*DATA EXTRACT*:
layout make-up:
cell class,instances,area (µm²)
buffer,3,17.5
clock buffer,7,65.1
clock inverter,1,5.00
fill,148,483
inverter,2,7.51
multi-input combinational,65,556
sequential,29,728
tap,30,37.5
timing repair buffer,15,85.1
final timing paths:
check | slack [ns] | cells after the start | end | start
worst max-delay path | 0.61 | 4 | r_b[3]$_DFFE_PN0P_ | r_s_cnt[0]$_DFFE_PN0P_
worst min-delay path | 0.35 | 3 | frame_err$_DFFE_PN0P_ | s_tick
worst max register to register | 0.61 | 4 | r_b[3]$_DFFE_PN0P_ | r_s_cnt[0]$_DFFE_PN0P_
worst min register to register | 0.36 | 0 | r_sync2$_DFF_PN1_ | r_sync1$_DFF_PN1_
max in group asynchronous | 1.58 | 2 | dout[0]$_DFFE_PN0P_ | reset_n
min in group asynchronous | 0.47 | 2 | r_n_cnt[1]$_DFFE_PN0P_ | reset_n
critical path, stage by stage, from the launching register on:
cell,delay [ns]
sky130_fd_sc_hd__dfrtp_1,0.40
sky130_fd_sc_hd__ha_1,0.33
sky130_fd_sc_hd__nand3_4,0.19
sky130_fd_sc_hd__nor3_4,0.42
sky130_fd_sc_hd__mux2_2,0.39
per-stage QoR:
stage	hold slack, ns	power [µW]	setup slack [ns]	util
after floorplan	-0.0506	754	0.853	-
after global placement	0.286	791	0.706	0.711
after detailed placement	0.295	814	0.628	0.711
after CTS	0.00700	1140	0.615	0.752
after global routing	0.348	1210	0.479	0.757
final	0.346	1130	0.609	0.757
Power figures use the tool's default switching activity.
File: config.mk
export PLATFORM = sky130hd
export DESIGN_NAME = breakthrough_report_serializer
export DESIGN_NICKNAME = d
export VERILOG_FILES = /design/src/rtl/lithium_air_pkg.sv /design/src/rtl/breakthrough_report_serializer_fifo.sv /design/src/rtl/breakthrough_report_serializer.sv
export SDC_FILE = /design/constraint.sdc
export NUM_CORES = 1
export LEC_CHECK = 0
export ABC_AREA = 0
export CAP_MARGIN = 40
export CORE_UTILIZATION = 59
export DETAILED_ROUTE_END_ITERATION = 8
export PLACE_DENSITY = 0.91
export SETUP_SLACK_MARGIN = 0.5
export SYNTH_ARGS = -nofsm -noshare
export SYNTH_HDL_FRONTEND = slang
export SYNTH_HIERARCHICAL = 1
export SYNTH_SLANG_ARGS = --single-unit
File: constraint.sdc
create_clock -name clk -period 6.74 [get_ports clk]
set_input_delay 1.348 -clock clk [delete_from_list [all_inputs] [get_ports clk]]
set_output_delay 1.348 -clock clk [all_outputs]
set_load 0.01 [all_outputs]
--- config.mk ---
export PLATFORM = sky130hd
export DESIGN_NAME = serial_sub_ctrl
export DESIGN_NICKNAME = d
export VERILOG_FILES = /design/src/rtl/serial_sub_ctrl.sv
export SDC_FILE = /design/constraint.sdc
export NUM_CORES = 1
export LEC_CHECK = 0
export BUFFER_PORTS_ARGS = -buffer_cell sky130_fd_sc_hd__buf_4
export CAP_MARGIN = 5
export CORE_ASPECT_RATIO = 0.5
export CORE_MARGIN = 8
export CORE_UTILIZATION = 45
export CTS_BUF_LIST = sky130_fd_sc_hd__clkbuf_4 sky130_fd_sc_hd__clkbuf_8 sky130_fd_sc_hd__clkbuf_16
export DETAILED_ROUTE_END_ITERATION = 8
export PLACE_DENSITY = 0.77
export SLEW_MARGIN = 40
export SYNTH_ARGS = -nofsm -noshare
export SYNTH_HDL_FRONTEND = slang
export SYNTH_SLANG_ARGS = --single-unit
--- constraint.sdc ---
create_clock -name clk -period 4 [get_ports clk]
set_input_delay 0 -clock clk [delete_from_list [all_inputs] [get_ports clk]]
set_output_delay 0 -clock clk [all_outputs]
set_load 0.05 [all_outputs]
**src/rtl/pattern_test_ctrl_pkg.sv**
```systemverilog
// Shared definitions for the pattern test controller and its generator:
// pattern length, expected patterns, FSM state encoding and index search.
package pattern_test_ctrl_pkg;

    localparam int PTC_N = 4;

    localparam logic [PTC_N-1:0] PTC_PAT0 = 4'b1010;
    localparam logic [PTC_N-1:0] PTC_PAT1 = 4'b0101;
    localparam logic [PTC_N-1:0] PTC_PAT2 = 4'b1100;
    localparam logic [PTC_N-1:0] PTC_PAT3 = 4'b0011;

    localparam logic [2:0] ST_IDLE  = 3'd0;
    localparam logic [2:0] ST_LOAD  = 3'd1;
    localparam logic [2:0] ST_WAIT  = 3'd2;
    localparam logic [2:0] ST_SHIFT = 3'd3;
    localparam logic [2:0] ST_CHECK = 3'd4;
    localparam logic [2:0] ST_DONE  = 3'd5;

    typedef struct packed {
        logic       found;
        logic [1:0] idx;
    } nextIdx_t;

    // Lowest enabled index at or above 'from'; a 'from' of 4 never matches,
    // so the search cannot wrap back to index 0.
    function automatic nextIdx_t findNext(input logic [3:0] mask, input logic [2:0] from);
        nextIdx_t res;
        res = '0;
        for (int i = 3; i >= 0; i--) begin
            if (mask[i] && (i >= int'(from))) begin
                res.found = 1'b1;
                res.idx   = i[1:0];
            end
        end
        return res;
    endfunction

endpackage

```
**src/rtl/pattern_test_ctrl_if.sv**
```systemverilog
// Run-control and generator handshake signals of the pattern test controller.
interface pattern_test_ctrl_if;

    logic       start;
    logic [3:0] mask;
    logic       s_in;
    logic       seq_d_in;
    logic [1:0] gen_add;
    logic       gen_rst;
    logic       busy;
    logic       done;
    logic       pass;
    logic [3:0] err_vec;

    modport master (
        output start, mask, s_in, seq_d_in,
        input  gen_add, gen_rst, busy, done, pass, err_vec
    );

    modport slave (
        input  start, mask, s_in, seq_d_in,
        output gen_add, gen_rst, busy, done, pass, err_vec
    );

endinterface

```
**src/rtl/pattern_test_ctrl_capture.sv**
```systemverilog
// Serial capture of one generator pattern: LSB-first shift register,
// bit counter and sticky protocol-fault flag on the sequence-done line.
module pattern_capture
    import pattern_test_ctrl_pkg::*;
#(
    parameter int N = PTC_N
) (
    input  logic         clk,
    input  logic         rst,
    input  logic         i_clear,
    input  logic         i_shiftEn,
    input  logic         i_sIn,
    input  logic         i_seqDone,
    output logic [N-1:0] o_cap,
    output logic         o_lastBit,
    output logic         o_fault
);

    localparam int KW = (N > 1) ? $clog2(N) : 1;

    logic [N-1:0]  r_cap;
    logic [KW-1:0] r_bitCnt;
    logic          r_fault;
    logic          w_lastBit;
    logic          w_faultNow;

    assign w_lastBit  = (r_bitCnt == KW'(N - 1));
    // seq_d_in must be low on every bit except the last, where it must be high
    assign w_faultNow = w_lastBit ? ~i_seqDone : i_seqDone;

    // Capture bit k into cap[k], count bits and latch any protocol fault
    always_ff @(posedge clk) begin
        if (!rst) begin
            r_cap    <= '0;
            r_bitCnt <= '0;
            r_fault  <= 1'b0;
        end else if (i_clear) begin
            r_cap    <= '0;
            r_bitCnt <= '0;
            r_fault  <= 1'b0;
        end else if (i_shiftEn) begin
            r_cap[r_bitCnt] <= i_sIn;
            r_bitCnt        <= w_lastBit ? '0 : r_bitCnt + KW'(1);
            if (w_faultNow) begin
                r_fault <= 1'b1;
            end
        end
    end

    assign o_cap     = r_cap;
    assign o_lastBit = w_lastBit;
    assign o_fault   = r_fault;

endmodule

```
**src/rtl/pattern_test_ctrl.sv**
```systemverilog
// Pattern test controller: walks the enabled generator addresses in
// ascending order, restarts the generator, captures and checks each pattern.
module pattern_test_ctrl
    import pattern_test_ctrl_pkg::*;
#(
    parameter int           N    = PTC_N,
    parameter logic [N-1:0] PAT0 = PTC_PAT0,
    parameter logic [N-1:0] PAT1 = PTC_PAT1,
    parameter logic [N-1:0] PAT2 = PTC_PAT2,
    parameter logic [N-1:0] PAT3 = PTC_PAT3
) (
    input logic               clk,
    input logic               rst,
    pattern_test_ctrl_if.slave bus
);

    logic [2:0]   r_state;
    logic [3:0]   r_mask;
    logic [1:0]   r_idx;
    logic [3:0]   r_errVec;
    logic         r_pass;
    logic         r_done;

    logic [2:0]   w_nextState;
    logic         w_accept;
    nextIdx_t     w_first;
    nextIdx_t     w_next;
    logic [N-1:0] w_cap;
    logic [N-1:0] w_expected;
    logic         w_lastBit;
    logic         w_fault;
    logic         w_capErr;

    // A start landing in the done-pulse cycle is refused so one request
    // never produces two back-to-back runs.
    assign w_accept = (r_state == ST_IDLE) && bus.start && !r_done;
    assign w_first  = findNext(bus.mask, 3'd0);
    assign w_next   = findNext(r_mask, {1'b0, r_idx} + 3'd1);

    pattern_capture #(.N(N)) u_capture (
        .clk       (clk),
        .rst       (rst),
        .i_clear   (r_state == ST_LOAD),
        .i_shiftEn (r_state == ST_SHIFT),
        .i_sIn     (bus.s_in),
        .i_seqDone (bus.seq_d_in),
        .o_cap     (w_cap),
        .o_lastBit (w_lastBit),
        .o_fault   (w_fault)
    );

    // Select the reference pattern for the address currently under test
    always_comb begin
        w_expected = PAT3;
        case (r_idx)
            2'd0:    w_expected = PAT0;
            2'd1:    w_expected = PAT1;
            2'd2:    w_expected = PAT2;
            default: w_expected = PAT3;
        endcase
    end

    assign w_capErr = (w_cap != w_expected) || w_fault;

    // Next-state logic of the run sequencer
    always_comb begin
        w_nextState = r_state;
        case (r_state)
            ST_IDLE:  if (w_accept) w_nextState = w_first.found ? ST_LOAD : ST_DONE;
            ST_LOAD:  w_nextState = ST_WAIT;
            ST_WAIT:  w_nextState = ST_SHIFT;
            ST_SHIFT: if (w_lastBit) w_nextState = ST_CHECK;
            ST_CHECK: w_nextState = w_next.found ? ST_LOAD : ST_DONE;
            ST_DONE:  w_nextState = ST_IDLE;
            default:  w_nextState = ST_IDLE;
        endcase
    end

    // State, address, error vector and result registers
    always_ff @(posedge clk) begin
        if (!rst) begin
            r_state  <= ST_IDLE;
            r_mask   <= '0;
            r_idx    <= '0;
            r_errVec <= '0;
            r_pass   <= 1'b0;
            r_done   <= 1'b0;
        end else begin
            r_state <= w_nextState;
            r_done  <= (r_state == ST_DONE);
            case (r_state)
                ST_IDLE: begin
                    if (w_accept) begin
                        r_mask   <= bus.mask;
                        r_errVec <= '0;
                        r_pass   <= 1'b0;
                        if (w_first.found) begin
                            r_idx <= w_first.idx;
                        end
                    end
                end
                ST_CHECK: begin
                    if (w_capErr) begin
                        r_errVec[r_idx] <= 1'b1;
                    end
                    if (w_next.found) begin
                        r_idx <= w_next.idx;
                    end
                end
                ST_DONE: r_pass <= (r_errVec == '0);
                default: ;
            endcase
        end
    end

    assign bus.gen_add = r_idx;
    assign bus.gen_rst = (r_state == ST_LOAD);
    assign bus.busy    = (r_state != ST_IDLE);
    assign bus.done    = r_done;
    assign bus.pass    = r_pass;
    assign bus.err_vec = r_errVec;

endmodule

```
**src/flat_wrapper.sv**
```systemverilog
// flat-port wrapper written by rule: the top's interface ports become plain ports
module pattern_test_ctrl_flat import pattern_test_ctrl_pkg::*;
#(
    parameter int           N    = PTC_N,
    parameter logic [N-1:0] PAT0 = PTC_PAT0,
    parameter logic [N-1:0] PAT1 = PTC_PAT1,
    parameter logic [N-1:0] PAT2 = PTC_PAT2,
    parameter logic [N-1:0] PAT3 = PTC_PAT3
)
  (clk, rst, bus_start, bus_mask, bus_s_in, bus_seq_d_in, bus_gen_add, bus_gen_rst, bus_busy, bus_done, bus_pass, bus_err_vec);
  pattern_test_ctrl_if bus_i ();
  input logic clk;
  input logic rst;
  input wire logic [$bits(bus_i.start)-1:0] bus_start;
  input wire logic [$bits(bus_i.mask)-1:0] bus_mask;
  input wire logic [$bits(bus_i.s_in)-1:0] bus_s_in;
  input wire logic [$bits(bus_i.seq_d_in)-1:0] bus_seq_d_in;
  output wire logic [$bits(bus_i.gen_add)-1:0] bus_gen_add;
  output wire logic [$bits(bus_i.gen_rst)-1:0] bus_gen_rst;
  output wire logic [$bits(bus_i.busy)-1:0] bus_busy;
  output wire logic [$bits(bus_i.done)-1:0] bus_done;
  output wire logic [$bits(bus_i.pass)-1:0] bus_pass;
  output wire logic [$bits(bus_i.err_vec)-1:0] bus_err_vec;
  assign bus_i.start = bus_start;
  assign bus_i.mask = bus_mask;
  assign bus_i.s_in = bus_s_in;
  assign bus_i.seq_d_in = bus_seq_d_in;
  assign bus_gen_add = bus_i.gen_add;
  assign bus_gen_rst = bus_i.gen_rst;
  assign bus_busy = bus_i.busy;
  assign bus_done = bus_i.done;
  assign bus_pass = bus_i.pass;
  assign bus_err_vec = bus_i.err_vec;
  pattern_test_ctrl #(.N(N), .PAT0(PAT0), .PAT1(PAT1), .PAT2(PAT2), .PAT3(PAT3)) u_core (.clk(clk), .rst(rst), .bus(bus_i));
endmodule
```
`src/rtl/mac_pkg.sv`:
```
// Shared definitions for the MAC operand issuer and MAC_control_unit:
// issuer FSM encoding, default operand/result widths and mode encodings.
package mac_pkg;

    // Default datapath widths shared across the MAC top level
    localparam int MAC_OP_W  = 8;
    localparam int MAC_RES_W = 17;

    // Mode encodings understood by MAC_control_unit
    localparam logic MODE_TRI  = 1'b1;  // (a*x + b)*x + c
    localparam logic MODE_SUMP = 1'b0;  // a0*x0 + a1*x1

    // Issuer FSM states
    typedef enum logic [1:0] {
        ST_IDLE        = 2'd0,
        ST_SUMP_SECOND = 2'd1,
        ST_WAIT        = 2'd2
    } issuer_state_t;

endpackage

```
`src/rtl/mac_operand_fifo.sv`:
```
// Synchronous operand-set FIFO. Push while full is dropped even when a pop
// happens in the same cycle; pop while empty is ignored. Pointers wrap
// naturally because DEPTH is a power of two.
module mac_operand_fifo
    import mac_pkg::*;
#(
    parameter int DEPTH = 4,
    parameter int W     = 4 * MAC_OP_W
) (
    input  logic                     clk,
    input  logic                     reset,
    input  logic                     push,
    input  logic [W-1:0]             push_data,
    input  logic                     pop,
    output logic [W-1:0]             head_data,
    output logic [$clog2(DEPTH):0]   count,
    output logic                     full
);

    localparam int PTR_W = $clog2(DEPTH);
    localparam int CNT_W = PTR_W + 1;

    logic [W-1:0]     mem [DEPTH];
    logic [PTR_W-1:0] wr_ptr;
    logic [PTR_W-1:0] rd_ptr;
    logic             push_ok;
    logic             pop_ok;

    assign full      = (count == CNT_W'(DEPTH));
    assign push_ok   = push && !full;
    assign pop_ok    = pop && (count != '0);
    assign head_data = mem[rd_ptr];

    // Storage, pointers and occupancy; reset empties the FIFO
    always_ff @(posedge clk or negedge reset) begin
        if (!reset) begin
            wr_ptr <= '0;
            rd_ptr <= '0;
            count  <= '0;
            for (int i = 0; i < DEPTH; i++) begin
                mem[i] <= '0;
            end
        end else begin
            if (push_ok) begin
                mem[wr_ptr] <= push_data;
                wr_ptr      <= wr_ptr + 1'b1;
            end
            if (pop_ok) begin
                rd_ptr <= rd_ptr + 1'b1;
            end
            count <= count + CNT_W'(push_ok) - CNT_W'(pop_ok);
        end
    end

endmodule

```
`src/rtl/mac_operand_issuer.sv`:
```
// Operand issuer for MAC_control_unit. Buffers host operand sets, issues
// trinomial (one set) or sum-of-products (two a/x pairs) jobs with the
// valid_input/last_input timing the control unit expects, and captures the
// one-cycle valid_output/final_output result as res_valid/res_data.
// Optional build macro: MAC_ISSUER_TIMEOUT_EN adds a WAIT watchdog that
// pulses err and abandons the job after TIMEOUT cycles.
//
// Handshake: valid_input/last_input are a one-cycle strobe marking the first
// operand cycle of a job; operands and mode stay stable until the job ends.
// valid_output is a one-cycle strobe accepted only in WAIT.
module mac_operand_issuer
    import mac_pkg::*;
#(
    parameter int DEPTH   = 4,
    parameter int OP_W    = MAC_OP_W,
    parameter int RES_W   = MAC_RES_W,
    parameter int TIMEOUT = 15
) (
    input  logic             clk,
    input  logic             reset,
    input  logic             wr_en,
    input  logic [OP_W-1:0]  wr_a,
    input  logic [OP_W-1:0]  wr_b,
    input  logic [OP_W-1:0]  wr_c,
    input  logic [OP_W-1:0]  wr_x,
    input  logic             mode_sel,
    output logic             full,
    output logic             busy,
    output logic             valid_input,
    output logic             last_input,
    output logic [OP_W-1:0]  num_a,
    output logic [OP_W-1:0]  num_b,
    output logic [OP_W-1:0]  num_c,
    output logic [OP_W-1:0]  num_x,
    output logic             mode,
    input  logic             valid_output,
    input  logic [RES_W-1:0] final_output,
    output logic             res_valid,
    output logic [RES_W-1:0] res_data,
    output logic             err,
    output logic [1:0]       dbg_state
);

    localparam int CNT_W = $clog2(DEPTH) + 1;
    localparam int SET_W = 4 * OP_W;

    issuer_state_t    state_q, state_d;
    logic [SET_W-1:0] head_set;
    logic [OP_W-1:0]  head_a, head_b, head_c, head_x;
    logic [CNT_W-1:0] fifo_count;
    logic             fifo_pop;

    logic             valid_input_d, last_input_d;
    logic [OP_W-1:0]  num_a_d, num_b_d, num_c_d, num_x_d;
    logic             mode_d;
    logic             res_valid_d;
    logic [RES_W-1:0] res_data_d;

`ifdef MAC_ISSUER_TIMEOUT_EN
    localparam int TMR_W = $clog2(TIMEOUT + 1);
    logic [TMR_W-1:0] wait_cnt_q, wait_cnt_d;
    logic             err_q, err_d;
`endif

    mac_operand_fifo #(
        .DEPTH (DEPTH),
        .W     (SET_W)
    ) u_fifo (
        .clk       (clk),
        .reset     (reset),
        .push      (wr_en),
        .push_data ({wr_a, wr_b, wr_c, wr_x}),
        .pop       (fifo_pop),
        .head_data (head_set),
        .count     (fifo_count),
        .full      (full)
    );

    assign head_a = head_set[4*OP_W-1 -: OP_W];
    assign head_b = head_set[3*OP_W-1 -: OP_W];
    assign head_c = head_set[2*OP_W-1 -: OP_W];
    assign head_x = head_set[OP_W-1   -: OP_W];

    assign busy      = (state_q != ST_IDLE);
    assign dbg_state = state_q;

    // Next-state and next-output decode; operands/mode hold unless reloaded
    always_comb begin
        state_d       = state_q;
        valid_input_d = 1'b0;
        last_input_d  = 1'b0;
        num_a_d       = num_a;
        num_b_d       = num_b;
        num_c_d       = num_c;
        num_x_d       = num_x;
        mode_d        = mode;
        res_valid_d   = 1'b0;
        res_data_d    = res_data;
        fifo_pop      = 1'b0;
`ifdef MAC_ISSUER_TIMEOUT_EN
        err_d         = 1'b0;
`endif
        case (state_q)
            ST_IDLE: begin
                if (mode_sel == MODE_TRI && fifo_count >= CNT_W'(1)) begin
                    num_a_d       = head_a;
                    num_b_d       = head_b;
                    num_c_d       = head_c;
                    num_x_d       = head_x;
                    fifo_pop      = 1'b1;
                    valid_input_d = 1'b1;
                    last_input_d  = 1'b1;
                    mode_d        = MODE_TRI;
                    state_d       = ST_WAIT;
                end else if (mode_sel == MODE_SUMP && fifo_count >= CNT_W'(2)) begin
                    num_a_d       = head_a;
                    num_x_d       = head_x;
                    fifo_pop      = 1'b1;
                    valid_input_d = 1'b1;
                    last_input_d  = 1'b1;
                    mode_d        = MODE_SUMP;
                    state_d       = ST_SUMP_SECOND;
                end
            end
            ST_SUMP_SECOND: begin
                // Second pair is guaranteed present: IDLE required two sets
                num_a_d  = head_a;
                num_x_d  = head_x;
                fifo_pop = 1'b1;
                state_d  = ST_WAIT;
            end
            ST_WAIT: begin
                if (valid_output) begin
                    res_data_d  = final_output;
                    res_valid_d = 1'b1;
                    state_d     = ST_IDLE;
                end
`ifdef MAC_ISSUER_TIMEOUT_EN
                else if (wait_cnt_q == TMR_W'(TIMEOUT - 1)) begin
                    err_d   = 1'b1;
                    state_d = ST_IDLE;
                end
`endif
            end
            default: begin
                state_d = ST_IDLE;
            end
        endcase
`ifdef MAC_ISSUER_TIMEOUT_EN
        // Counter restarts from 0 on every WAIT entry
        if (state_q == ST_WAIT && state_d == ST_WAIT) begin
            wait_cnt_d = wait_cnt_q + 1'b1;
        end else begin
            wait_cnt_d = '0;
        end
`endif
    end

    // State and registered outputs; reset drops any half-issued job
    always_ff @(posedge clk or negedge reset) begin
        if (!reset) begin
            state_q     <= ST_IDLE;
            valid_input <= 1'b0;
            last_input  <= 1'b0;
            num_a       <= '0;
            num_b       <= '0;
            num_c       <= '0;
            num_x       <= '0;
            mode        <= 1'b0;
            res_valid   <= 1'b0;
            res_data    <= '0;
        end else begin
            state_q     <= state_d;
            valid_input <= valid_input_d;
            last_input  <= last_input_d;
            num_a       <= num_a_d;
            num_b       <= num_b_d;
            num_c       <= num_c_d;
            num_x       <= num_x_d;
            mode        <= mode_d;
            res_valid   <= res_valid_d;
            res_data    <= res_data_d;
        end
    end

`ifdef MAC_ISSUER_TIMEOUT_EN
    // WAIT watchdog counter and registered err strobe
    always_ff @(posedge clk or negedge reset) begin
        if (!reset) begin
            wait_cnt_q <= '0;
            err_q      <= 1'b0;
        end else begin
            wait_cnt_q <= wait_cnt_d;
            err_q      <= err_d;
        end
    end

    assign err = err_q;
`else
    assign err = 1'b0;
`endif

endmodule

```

*DESCRIPTION OF THE TASK*:
Find "every" in the data above. Report each line where it appears.

*RESULT FOR THIS EXERCISE*:
    // seq_d_in must be low on every bit except the last, where it must be high
        // Counter restarts from 0 on every WAIT entry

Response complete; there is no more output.